No need for a special StringSet class...

class Main
{
    private static final String[] A = { "A1", "A2", "B1" };
    private static final String[] B = { "B1", "B2" };
    ...

    private static final StringSet S =
        new StringSet ()
        {
            {
                addAll( A );
                addAll( B );
                ...
            }
        };

    private static final String[] V = S.toArray(new String[S.size()]);

    ...

}


You really should use List instead of String[], but I'll show you both
ways:

import java.util.*;

public class Main {
  public static final String[] A = { "A1", "A2", "B1" };
  public static final String[] B = { "B1", "B2" };
  public static final String[] V;
  static {
     Set<String> stringSet = new
LinkedHashSet<String>(Arrays.asList(A));
     stringSet.addAll(Arrays.asList(B));
     V = stringSet.toArray(new String[stringSet.size()]);
  }
}

The problem with that approach, is that A and B and V are still
mutable!
V[0] = "B1" will have an effect you don't want.

import java.util.*;

public class MainWithCollection {
  public static final List<String> A =
        Collections.unmodifiableList(Arrays.asList("A1", "A2", "B1"));
  public static final List<String> B =
        Collections.unmodifiableList(Arrays.asList("A1", "B1", "B2"));
  public static final List<String> V;
  static {
     Set<String> stringSet = new LinkedHashSet<String>(A);
     stringSet.addAll(B);
     ArrayList<String> stringList = new ArrayList<String>(stringSet);
     stringList.trimToSize();
     V = Collections.unmodifiableList(stringList);
  }
}

Also, is there a way to
guarantee that arrays A, B, ... are constructed before S and V without
relying on the order in which they are declared?

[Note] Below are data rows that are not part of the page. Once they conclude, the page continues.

What follows belongs to an exercise in optimizing a design on an open flow for small area; a production flow would make more cautious choices. RTL that was checked went through simulation tests only; none was proved equivalent to the original. The RTL of runs 4 and 5 was laid out without a check of its function. Power figures rest on the tool's default switching activity, not on a simulated workload.

==> flow/flow/run.sh <==
#!/bin/bash
# The standard layout (standard.sh), with two changes: clock tree synthesis
# without dummy loads, and the smallest buffer on the ports.
set -euo pipefail
export CTS_ARGS="-sink_clustering_enable -repair_clock_nets -sink_clustering_size 10 -sink_clustering_max_diameter 40 -buf_list sky130_fd_sc_hd__clkbuf_4 -dont_use_dummy_load"
export BUFFER_PORTS_ARGS="-buffer_cell sky130_fd_sc_hd__buf_1"
bash standard.sh > standard.log 2>&1
==> flow/standard.sh <==
#!/bin/bash
# synth_recipe.tcl (not shown) runs the flow's synth.tcl, then flattens the netlist and writes it again
# the make line also repeats each setting of config.mk as NAME=value (left out here)
make -C /OpenROAD-flow-scripts/flow DESIGN_CONFIG=/design/flow/config.mk WORK_HOME=/design/flow/orfs CLKGATE_MAP_FILE= SYNTH_SCRIPT=/design/flow/synth_recipe.tcl "${@:-finish}"
==> flow/config.mk <==
export PLATFORM = sky130hd
export DESIGN_NAME = data_memory_responder
export DESIGN_NICKNAME = data_memory_responder
export VERILOG_FILES = /design/flow/design.v
export SDC_FILE = /design/flow/constraint.sdc
export NUM_CORES = 4
export LEC_CHECK = 0
export CAP_MARGIN = 20
export CORE_MARGIN = 2
export CORE_UTILIZATION = 70
export CTS_BUF_LIST = sky130_fd_sc_hd__clkbuf_4
export CTS_CLUSTER_DIAMETER = 40
export CTS_CLUSTER_SIZE = 10
export PLACE_DENSITY = 0.8
export SLEW_MARGIN = 20
export SYNTH_HIERARCHICAL = 1
export SYNTH_MINIMUM_KEEP_SIZE = 0
==> flow/constraint.sdc <==
create_clock -name core_clock -period 10.0 [get_ports {clk}]
set_input_delay 2.0000 -clock core_clock [delete_from_list [all_inputs] [get_ports {clk}]]
set_output_delay 2.0000 -clock core_clock [all_outputs]
set_load 0.01 [all_outputs]
==> flow/design.v <==
module data_memory_responder #(
  parameter logic [31:0] BASE_ADDR = 32'd1024,
  parameter int unsigned DEPTH     = 64,
  parameter int unsigned LATENCY   = 2     
) (
  input  logic        clk,
  input  logic        rst,
  input  logic        MEM_R_EN,
  input  logic        MEM_W_EN,
  input  logic [31:0] addr,
  input  logic [31:0] write_val,
  output logic [31:0] read_val,
  output logic        ready,
  output logic        err
);
  logic        s0, s1;
  logic [5:0]  rot;
  logic [1:0]  ck;           
  logic        cdone;        
  logic [5:0]  idx_q;
  logic        wr_q, rd_q;
  logic [31:0] buf_q;        
  logic        bad_q;        
  logic [31:0] rv_q;
  logic [63:0][31:0] ring;
  logic [63:0][31:0] ring_d;
  logic        idle;
  logic [31:0] off;
  logic        a_ok, live_wr, live_rd;
  logic [5:0]  widx, cur, wpos;
  logic        wr_ok, rd_ok;
  logic [31:0] wdat;
  logic [15:0] ps, psn;
  logic [63:0] rs;
  logic        hit, clr, bad, commit, take;
  logic [1:0]  dclr;
  logic [31:0] pa, pb, full, bk, rv_d;
  logic        hold, busy, ldw, ldr;
  assign idle    = ~s0 & ~s1;
  assign off     = addr - BASE_ADDR;
  assign a_ok    = (off[31:8] == 24'd0) && (off[1:0] == 2'd0);
  assign live_wr = MEM_W_EN & ~MEM_R_EN & a_ok;
  assign live_rd = MEM_R_EN & ~MEM_W_EN & a_ok;
  assign widx    = idle ? off[7:2] : idx_q;
  assign wr_ok   = idle ? live_wr : wr_q;
  assign rd_ok   = idle ? live_rd : rd_q;
  assign busy    = ~idle;
  assign cur     = widx + rot;
  assign wpos    = cur + 6'd1;
  assign clr     = ~cdone;
  always_comb begin
    for (int j = 0; j < 16; j++) begin
      ps[j]  = wr_ok && (wpos == 6'(4 * j));
      psn[j] = ~(ps[j] | clr);
    end
  end
  always_comb begin
    for (int p = 0; p < 64; p++)
      rs[p] = (cur == 6'(p));
  end
  assign hit  = |(rs & 64'h9249249249249249);
  assign dclr = ck + ~cur[1:0];
  assign bad  = hit & clr & (dclr >= ck);
  for (genvar k = 0; k < 64; k++) begin : g_pos
    if (k % 4 == 0) begin : g_w
      for (genvar b = 0; b < 32; b++) begin : g_b
        dmr_ao22 u_g (.a1(ps[k / 4]), .a2(wdat[b]), .b1(psn[k / 4]), .b2(ring[(k + 63) % 64][b]),
                      .y(ring_d[k][b]));
      end
    end else begin : g_t
      assign ring_d[k] = ring[k - 1];
    end
  end
  logic [31:0] t [8];
  for (genvar b = 0; b < 32; b++) begin : g_rd
    dmr_aoi222 u_0 (.a1(rs[0]), .a2(ring[0][b]), .b1(rs[3]), .b2(ring[3][b]), .c1(rs[6]), .c2(ring[6][b]), .y(t[0][b]));
    dmr_aoi222 u_1 (.a1(rs[9]), .a2(ring[9][b]), .b1(rs[12]), .b2(ring[12][b]), .c1(rs[15]), .c2(ring[15][b]), .y(t[1][b]));
    dmr_aoi222 u_2 (.a1(rs[18]), .a2(ring[18][b]), .b1(rs[21]), .b2(ring[21][b]), .c1(rs[24]), .c2(ring[24][b]), .y(t[2][b]));
    dmr_aoi222 u_3 (.a1(rs[27]), .a2(ring[27][b]), .b1(rs[30]), .b2(ring[30][b]), .c1(rs[33]), .c2(ring[33][b]), .y(t[3][b]));
    dmr_aoi222 u_4 (.a1(rs[36]), .a2(ring[36][b]), .b1(rs[39]), .b2(ring[39][b]), .c1(rs[42]), .c2(ring[42][b]), .y(t[4][b]));
    dmr_aoi222 u_5 (.a1(rs[45]), .a2(ring[45][b]), .b1(rs[48]), .b2(ring[48][b]), .c1(rs[51]), .c2(ring[51][b]), .y(t[5][b]));
    dmr_aoi222 u_6 (.a1(rs[54]), .a2(ring[54][b]), .b1(rs[57]), .b2(ring[57][b]), .c1(rs[60]), .c2(ring[60][b]), .y(t[6][b]));
    dmr_nand2 u_7 (.a(rs[63]), .b(ring[63][b]), .y(t[7][b]));
    dmr_nand4 u_pa (.a(t[0][b]), .b(t[1][b]), .c(t[2][b]), .d(t[3][b]), .y(pa[b]));
    dmr_nand4 u_pb (.a(t[4][b]), .b(t[5][b]), .c(t[6][b]), .d(t[7][b]), .y(pb[b]));
    dmr_ao22 u_bk (.a1(ldw), .a2(write_val[b]), .b1(busy), .b2(buf_q[b]), .y(bk[b]));
    dmr_a221o u_bd (.a1(ldr), .a2(pa[b]), .b1(ldr), .b2(pb[b]), .c1(bk[b]), .y(wdat[b]));
    dmr_or3 u_full (.a(pa[b]), .b(pb[b]), .c(buf_q[b]), .y(full[b]));
    dmr_ao22 u_rv (.a1(take), .a2(full[b]), .b1(hold), .b2(rv_q[b]), .y(rv_d[b]));
  end
  assign commit = s0 & s1 & rd_q;
  assign take   = commit & ~bad & ~bad_q;
  assign hold   = ~commit;
  assign ldw    = idle & MEM_W_EN;
  assign ldr    = idle ? ~MEM_W_EN : ~wr_q;
  always_ff @(posedge clk or posedge rst) begin
    if (rst) begin
      s0    <= 1'b0;
      s1    <= 1'b0;
      rot   <= 6'd0;
      ck    <= 2'd0;
      cdone <= 1'b0;
      rv_q  <= 32'd0;
    end else begin
      s0    <= ~s1 & (s0 | MEM_R_EN | MEM_W_EN);
      s1    <= s0;
      rot   <= rot + 6'd1;
      ck    <= ck + 2'd1;
      cdone <= cdone | (ck == 2'd3);
      rv_q  <= rv_d;
    end
  end
  always_ff @(posedge clk) begin
    idx_q <= widx;
    wr_q  <= wr_ok;
    rd_q  <= rd_ok;
    buf_q <= wdat;
    bad_q <= bad | (~idle & bad_q);
    ring  <= ring_d;
  end
  assign read_val = rv_q;
  assign ready    = s1 & ~s0;
  assign err      = ~(wr_q | rd_q);
endmodule
module dmr_ao22 (input logic a1, input logic a2, input logic b1, input logic b2, output logic y);
  assign y = (a1 & a2) | (b1 & b2);
endmodule
module dmr_nand4 (input logic a, input logic b, input logic c, input logic d, output logic y);
  assign y = ~(a & b & c & d);
endmodule
module dmr_nand2 (input logic a, input logic b, output logic y);
  assign y = ~(a & b);
endmodule
module dmr_a221o (input logic a1, input logic a2, input logic b1, input logic b2, input logic c1,
                  output logic y);
  assign y = (a1 & a2) | (b1 & b2) | c1;
endmodule
module dmr_or3 (input logic a, input logic b, input logic c, output logic y);
  assign y = a | b | c;
endmodule
module dmr_aoi222 (input logic a1, input logic a2, input logic b1, input logic b2,
                   input logic c1, input logic c2, output logic y);
  assign y = ~((a1 & a2) | (b1 & b2) | (c1 & c2));
endmodule
==> results.py, run 1 <==
metrics = {
    "clock_network": {
        "cts-root-buf": "clkbuf_4",
        "clk_pin_slew_ns": 0.10,
        "cts_tree": "built",
        "cts_buffers": 234,
        "holdBufCountCts": 0,
        "clock_latency_ns": 1.19,
        "cts_htree_levels": 4,
        "clockBufferDepth": 3,
        "cts.sinks": 2132,
        "post_cts_buffers": 0,
        "cts-resized-gates": 0,
    },
    "drt": {
        "vias": 31618,
        "drt_iter0_drc": 4744,
        "ant_nets": 0,
        "viasPerCell": 6.779,
        "routedWlPerCell_um": 31.54,
        "wirelength_um": 147100,
        "post-route-drc-count": 0,
        "drtPass1Iterations": 9,
    },
    "layout": {
        "area_growth_pct": 8.058,
        "drive_above_1_share_pct": 10.11,
        "final_util_pct": 76.38,
        "final_nets": 3771,
        "final_area_sq_um": 56760,
    },
    "pwr": {
        "internal-power_w": 0.01015,
        "p_leak_nw": 22.24,
        "power.density_nw_per_um2": 250.7,
        "p_clk_share_pct": 24.6,
        "pwr-share-comb_pct": 14.1,
        "ir_worst_vdd_mv": 0.1607,
        "switching_share_pct": 28.64,
        "p_switching_w": 0.004075,
        "pwr-share-seq_pct": 61.3,
    },
    "worst_setup_path": {
        "cp_slowest_cell": "nor3_2",
        "critical_path.max_fanout": 26,
        "path_delay_family": "simple AND/OR/NAND/NOR gates",
        "path_cells": "buf_1 -> mux2_2 -> ha_1 -> inv_1 -> fa_1 -> nand2b_1 -> a21oi_1 -> xor2_1 -> nand2_1 -> nor3_2 -> buf_12 -> a222oi_1 -> nand4_1 -> a221o_1 -> a22o_1",
        "slowest_delay_ns": 0.81,
        "worst-setup-path-type": "input pin to flip-flop",
        "crit_buf_inv": 3,
        "crit_path_start_kind": "input pin",
        "cp.arrival_ns": 6.99,
        "cp-end-kind": "flip-flop",
        "required_ns": 11.02,
    },
    "yosys": {
        "synth_edf_count": 1,
        "ys.flop_type": "dfxtp_1",
        "ys_seq_elements": 2132,
        "synthCells": 3292,
        "seq_area_frac_synth_pct": 81.68,
        "syn-cell-area_sq_um": 52530,
        "netlist_top_cells_area": "dfxtp_1, a22o_1, a222oi_1, dfrtp_1, nand4_1",
        "synth_top_area_share_pct": 79.57,
        "ys_warn_count": 8,
        "async_reset_ff_share_pct": 2.017,
        "synth.largest_area_cell": "dfxtp_1",
        "yosysMostFrequentCell": "dfxtp_1",
        "syn_nets": 3371,
        "postSynthAreaPerCell_sq_um": 15.96,
        "ys_top_cells_by_count": "dfxtp_1, a22o_1, a222oi_1",
        "ys_types": 45,
    },
    "floorplanning": {
        "initial_utilization_pct": 70.68,
        "dieArea_sq_um": 77250,
        "coreArea_sq_um": 74320,
        "die_height_um": 277.9,
        "fp-row-count": 100,
        "ios": 102,
        "dieWidth_um": 277.9,
    },
    "global_route": {
        "grt_first_pass_wirelength_um": 212800,
        "grt_max_degree": 65,
        "track_usage_pct": 37.69,
        "grt-ovfl-total": 0,
        "grt_pass1_vias": 32078,
        "antenna_found_initial": 3,
    },
    "timing": {
        "setup_tns_ns": 0,
        "setup-violations-final": 0,
        "tightest_slew_ns": 1.175,
        "clock_skew_ns": 0.1258,
        "slew_headroom_pct": 21.52,
        "fin_ws_ns": 4.026,
        "hold_violations": 0,
        "finalCritPeriodShare_pct": 59.74,
        "rsz0062_at_grt": "false",
        "period_needed_ns": 5.974,
        "maxSlewViolCount": 0,
        "max_freq_mhz": 167.4,
    },
    "placement": {
        "port_buffers": 101,
        "post_dp_cell_area_sq_um": 55000,
        "pre_cts_ws_ns": 3.090,
        "gp_congestion": 0.8804,
        "dp_hpwl_um": 76680,
    },
    "job": {
        "drv_cap": 0,
    },
    "run_status": {
        "status": "no timing/DRC/antenna violations",
    },
    "min_path": {
        "hp-class": "flip-flop to flip-flop",
    },
}
[Yosys stat by module, one instance, submodules excluded]
module                 cells  flops+latches  area (sq um)  copies in the design
dmr_aoi222                 1              0         10.01                   224
dmr_a221o                  1              0         10.01                    32
dmr_or3                    1              0         6.256                    32
dmr_nand2                  1              0         3.754                    32
data_memory_responder   2332           2132         44200                     1
dmr_nand4                  1              0         6.256                    64
dmr_ao22                   1              0         8.758                   576
[power by group through the flow]
stage	sequential [W]	clock, W	combinational [W]
6_report	0.00872	0.00350	0.00201
3_3_place_gp	0.00890	0	0.00189
3_5_place_dp	0.00891	0	0.00193
5_1_grt	0.00874	0.00384	0.00206
2_1_floorplan	0.00892	0	0.00101
4_1_cts	0.00872	0.00351	0.00193
[logic make-up after synthesis]
| logic type | after synthesis | share of synthesized area [%] |
|---|---|---|
| AOI/OAI and AO/OA | 856 | 14.79 |
| xor gates and xnor gates | 21 | 0.4573 |
| adders and majority gates | 11 | 0.2763 |
| buffers and inverters | 14 | 0.1048 |
| DFF | 2132 | 81.68 |
| muxes | 7 | 0.1548 |
| and+or+nand+nor | 251 | 2.537 |
[layout make-up]
type	count	area, sq um
multi-input combinational	1146	9938
tap	969	1212
antenna	5	12.51
fill	4385	17560
sequential	2132	42910
clock buffer	234	1757
inverter	9	36.28
timing repair buffer	169	902.1
[per-stage QoR]
stage                     power, W  hold WS [ns]  cells
after global placement     0.01080        0.3101   4425
after detailed placement   0.01084        0.3121   4425
after global routing       0.01464        0.2433   4664
after floorplan           0.009924        0.3096   3292
after CTS                  0.01416        0.2343   4659
final                      0.01423        0.2228   4664
[state kept, by name (all words and copies together), names as in the netlist]
name and count:
ring 2048, buf_q 32, rv_q 32, idx_q 6, rot 6, ck 2
bad_q 1, cdone 1, rd_q 1, s0 1, s1 1, wr_q 1
[per-layer routing]
| layer | GRT usage [%] | wire (um) | part of all wire, % | vias to the layer above |
|---|---|---|---|---|
| met2 | 56.36 | 64380 | 44 | 2265 |
| met1 | 50.62 | 57170 | 39 | 15621 |
| met4 | 18.67 | 7446 | 5.1 | 2 |
| met3 | 10.99 | 18090 | 12 | 497 |
| met5 | 0 | 13 | 0.0088 | - |
| li1 | - | - | - | 13233 |
[cells in the final DEF, fill, tap and decap left out, types with 10 or more instances in the layout]
| cell | instances |
|---|---|
| dfxtp_1 | 2088 |
| a22o_1 | 577 |
| clkbuf_4 | 234 |
| a222oi_1 | 224 |
| buf_1 | 101 |
| nand4_1 | 67 |
| buf_4 | 67 |
| nand2_1 | 50 |
| dfrtp_1 | 43 |
| a221o_1 | 32 |
| or3_1 | 32 |
| nor2_4 | 20 |
| nor3_2 | 16 |
| nand3_1 | 13 |
| nor2_1 | 13 |
| xnor2_1 | 12 |
| nor2b_4 | 12 |
| a21oi_1 | 10 |
| ha_1 | 10 |
[worst paths after layout]
path	cells past startpoint	from	endpoint	slack, ns
worst max-delay path	15	addr[2]	ring[534]	4.03
worst min-delay path	0	ring[342]	ring[374]	0.22
worst max register to register	15	s0	ring[534]	4.08
worst min register to register	0	ring[342]	ring[374]	0.22
max in group asynchronous	3	rst	rv_q[14]	8.42
min in group asynchronous	3	rst	rv_q[8]	0.98
==> run 2, diff against run 1 <==
==> flow/config.mk (replaced) <==
export PLATFORM = sky130hd
export DESIGN_NAME = data_memory_responder
export DESIGN_NICKNAME = data_memory_responder
export VERILOG_FILES = /design/flow/design.v
export SDC_FILE = /design/flow/constraint.sdc
export NUM_CORES = 4
export LEC_CHECK = 0
export CAP_MARGIN = 0
export CORE_MARGIN = 2
export CORE_UTILIZATION = 75
export PLACE_DENSITY = 0.85
export SLEW_MARGIN = 0
export SYNTH_HIERARCHICAL = 1
export SYNTH_MINIMUM_KEEP_SIZE = 0
==> results.py, run 2 <==
metrics = {
    "layout": {
        "largest_register_ff_count": 2048,
        "most-common-layout-cells": "dfxtp_1, a22o_1, clkbuf_4",
        "final_nets": 3753,
        "final_common_cell": "dfxtp_1",
        "top_register": "ring",
        "drive_above_1_share_pct": 9.722,
        "reg_top3": "ring x2048, buf_q x32, rv_q x32",
        "final_util_pct": 81.19,
        "area_growth_pct": 7.672,
        "fill_cells": 3517,
    },
    "clock_network": {
        "clock_latency_ns": 1.12,
        "cts_buffers": 232,
        "clockBufferDepth": 3,
        "holdBufCountCts": 0,
        "post_cts_buffers": 0,
        "cts-root-buf": "clkbuf_4",
        "clk_pin_slew_ns": 0.10,
        "cts_htree_levels": 4,
        "cts.sinks": 2132,
        "cts-resized-gates": 0,
        "cts_tree": "built",
    },
    "pwr": {
        "power.density_nw_per_um2": 250.9,
        "pwr-share-comb_pct": 13.9,
        "p_clk_share_pct": 24.6,
        "p_total_w": 0.01419,
        "switching_share_pct": 28.60,
        "internal-power_w": 0.01013,
        "ir_worst_vdd_mv": 0.1641,
        "p_switching_w": 0.004059,
        "pwr-share-seq_pct": 61.5,
        "p_leak_nw": 22.13,
    },
    "drt": {
        "wirelength_um": 141200,
        "drt_iter0_drc": 4501,
        "routedWlPerCell_um": 30.59,
        "post-route-drc-count": 0,
        "drtPass1Iterations": 10,
        "ant_nets": 0,
        "viasPerCell": 6.830,
        "vias": 31528,
    },
    "worst_setup_path": {
        "worst-setup-path-type": "input pin to flip-flop",
        "cp.arrival_ns": 7.33,
        "crit_path_start_kind": "input pin",
        "r2r_cells": 14,
        "cp-end-kind": "flip-flop",
        "required_ns": 10.98,
        "critical_path.max_fanout": 32,
    },
    "yosys": {
        "postSynthAreaPerCell_sq_um": 15.96,
        "synthCells": 3292,
        "ys.flop_type": "dfxtp_1",
        "seq_area_frac_synth_pct": 81.68,
        "netlist_top_cells_area": "dfxtp_1, a22o_1, a222oi_1, dfrtp_1, nand4_1",
        "ys_top_cells_by_count": "dfxtp_1, a22o_1, a222oi_1",
        "yosysMostFrequentCell": "dfxtp_1",
        "ys_warn_count": 8,
        "syn-cell-area_sq_um": 52530,
        "synth_edf_count": 1,
        "async_reset_ff_share_pct": 2.017,
        "synth_top_area_share_pct": 79.57,
        "ys_seq_elements": 2132,
        "syn_nets": 3371,
        "ys_types": 45,
        "synth.largest_area_cell": "dfxtp_1",
    },
    "timing": {
        "hold_violations": 0,
        "clock_skew_ns": 0.08530,
        "fin_ws_ns": 3.646,
        "setup-violations-final": 0,
        "maxSlewViolCount": 33,
        "max_freq_mhz": 157.4,
        "rsz0062_at_grt": "false",
        "tightest_slew_ns": 1.525,
        "setup_tns_ns": 0,
        "slew_headroom_pct": -1.873,
        "finalCritPeriodShare_pct": 63.54,
        "hold-worst-slack_ns": 0.2826,
        "period_needed_ns": 6.354,
    },
    "floorplanning": {
        "ios": 102,
        "coreArea_sq_um": 69660,
        "die_height_um": 268.7,
        "dieWidth_um": 268.7,
        "initial_utilization_pct": 75.41,
        "dieArea_sq_um": 72180,
        "fp-row-count": 97,
    },
    "global_route": {
        "grt-ovfl-total": 0,
        "grt_max_degree": 44,
        "antenna_found_initial": 2,
        "grt_pass1_vias": 32137,
        "track_usage_pct": 39.15,
        "grt_first_pass_wirelength_um": 205300,
    },
    "placement": {
        "pre_cts_ws_ns": 2.748,
        "dp_hpwl_um": 76990,
        "gp_congestion": 0.9164,
        "port_buffers": 101,
    },
    "job": {
        "drv_cap": 1,
    },
    "min_path": {
        "hp-class": "flip-flop to flip-flop",
        "min_path_cells": 0,
    },
    "run_status": {
        "so_faults": "max-capacitance violations, max-slew violations",
        "status": "failed layout checks",
    },
}
-- run 2: cell count changes in the layout (fill, tap and decap cells not counted), sizes merged --
cell,before,now
buf,169,153
clkbuf,234,232
diode,5,4
-- run 2: worst max-delay path, stage by stage --
cell and delay, ns:
buf_1 0.06, mux2_2 0.15, ha_1 0.15, inv_1 0.06
fa_1 0.43, nand2b_1 0.18, a21oi_1 0.28, xor2_1 0.64
nand2_1 0.55, nor2_4 0.78, buf_4 0.45, a21oi_1 0.21
nor2_4 1.03, a22o_1 0.31
-- run 2: cells by family after synthesis --
group	share of synthesized area, %
flops	81.68
simple gates	2.537
compound gates	14.79
xor+xnor	0.4573
buf+inv	0.1048
fa+ha+maj	0.2763
mux	0.1548
-- run 2: routing by layer --
layer | vias up | wire length, um | global-route usage, % | part of all wire (%)
met1 | 15464 | 52240 | 50.83 | 37
met5 | - | 12 | 0 | 0.0085
li1 | 13216 | - | - | -
met3 | 523 | 17590 | 10.68 | 12
met4 | 2 | 8117 | 21.83 | 5.7
met2 | 2323 | 63250 | 60.07 | 45
-- run 2: cell type report --
class,instances,area [sq um],share of cell area [%]
Sequential cell,2132,42910,75.86
Multi-Input combinational cell,1146,9922,17.54
Clock buffer,232,1742,3.079
Tap cell,940,1176,2.079
Timing Repair Buffer,153,769.5,1.360
Inverter,9,36.28,0.06415
Antenna cell,4,10.01,0.01770
-- run 2: power by group through the flow --
stage | clock, W | sequential, W | combinational [W]
detailed placement | 0 | 0.00891 | 0.00187
finish | 0.00349 | 0.00872 | 0.00198
global route | 0.00383 | 0.00874 | 0.00202
floorplan | 0 | 0.00892 | 0.00101
global placement | 0 | 0.00890 | 0.00179
CTS | 0.00349 | 0.00872 | 0.00188
-- run 2: path summary, 6_finish.rpt --
kind	from	to	slack (ns)
setup / recovery	addr[2]	ring[258]	3.65
hold / removal	ring[554]	ring[586]	0.28
setup reg to reg	s0	ring[258]	3.82
hold reg to reg	ring[554]	ring[586]	0.28
max in group asynchronous	rst	rv_q[3]	8.03
min in group asynchronous	rst	s1	1.20
-- run 2: Yosys stat by module (local to each module, per instance) --
module | copies in the design | cells inside | flops+latches | cell area (sq um)
dmr_nand4 | 64 | 1 | 0 | 6.256
dmr_aoi222 | 224 | 1 | 0 | 10.01
data_memory_responder | 1 | 2332 | 2132 | 44200
dmr_or3 | 32 | 1 | 0 | 6.256
dmr_ao22 | 576 | 1 | 0 | 8.758
dmr_a221o | 32 | 1 | 0 | 10.01
dmr_nand2 | 32 | 1 | 0 | 3.754
-- run 2: stage by stage --
stage          std cells  area, sq um
5_1_grt             4613        56550
3_3_place_gp        4380        54810
4_1_cts             4612        56550
2_1_floorplan       3292        52530
3_5_place_dp        4380        54810
6_report            4616        56560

If they are in the same class, then you have to declare them in the
order you expect them to be initialized. The compiler won't let you
refer to them before they are. You can use a static initializer (such
as I did) to explicitly initialize them in a particular order.

Now, if you have many arrays/lists to add together (more than just A
and B), you might consider two things: One, loading this data from an
external source (data file, for instance), and at the very least, use
a for-loop to iterate over them:

public class Main {
   public static final Object[] a1 = {1, 2, 3};
   public static final Object[] a2 = {1, 2, 3};
   public static final Object[] a3 = {1, 2, 3};
   public static final Object[] a4 = {1, 2, 3};

   static {
       for (Object[] arr : new Object[][] {a1, a2, a3, a4}) {
       }
   }
}

Or similarly with the List version.

The more I think about this, the more I think you should separate out
these strings into an external file, and not have them be public nor
static. What is it that you're trying to achieve?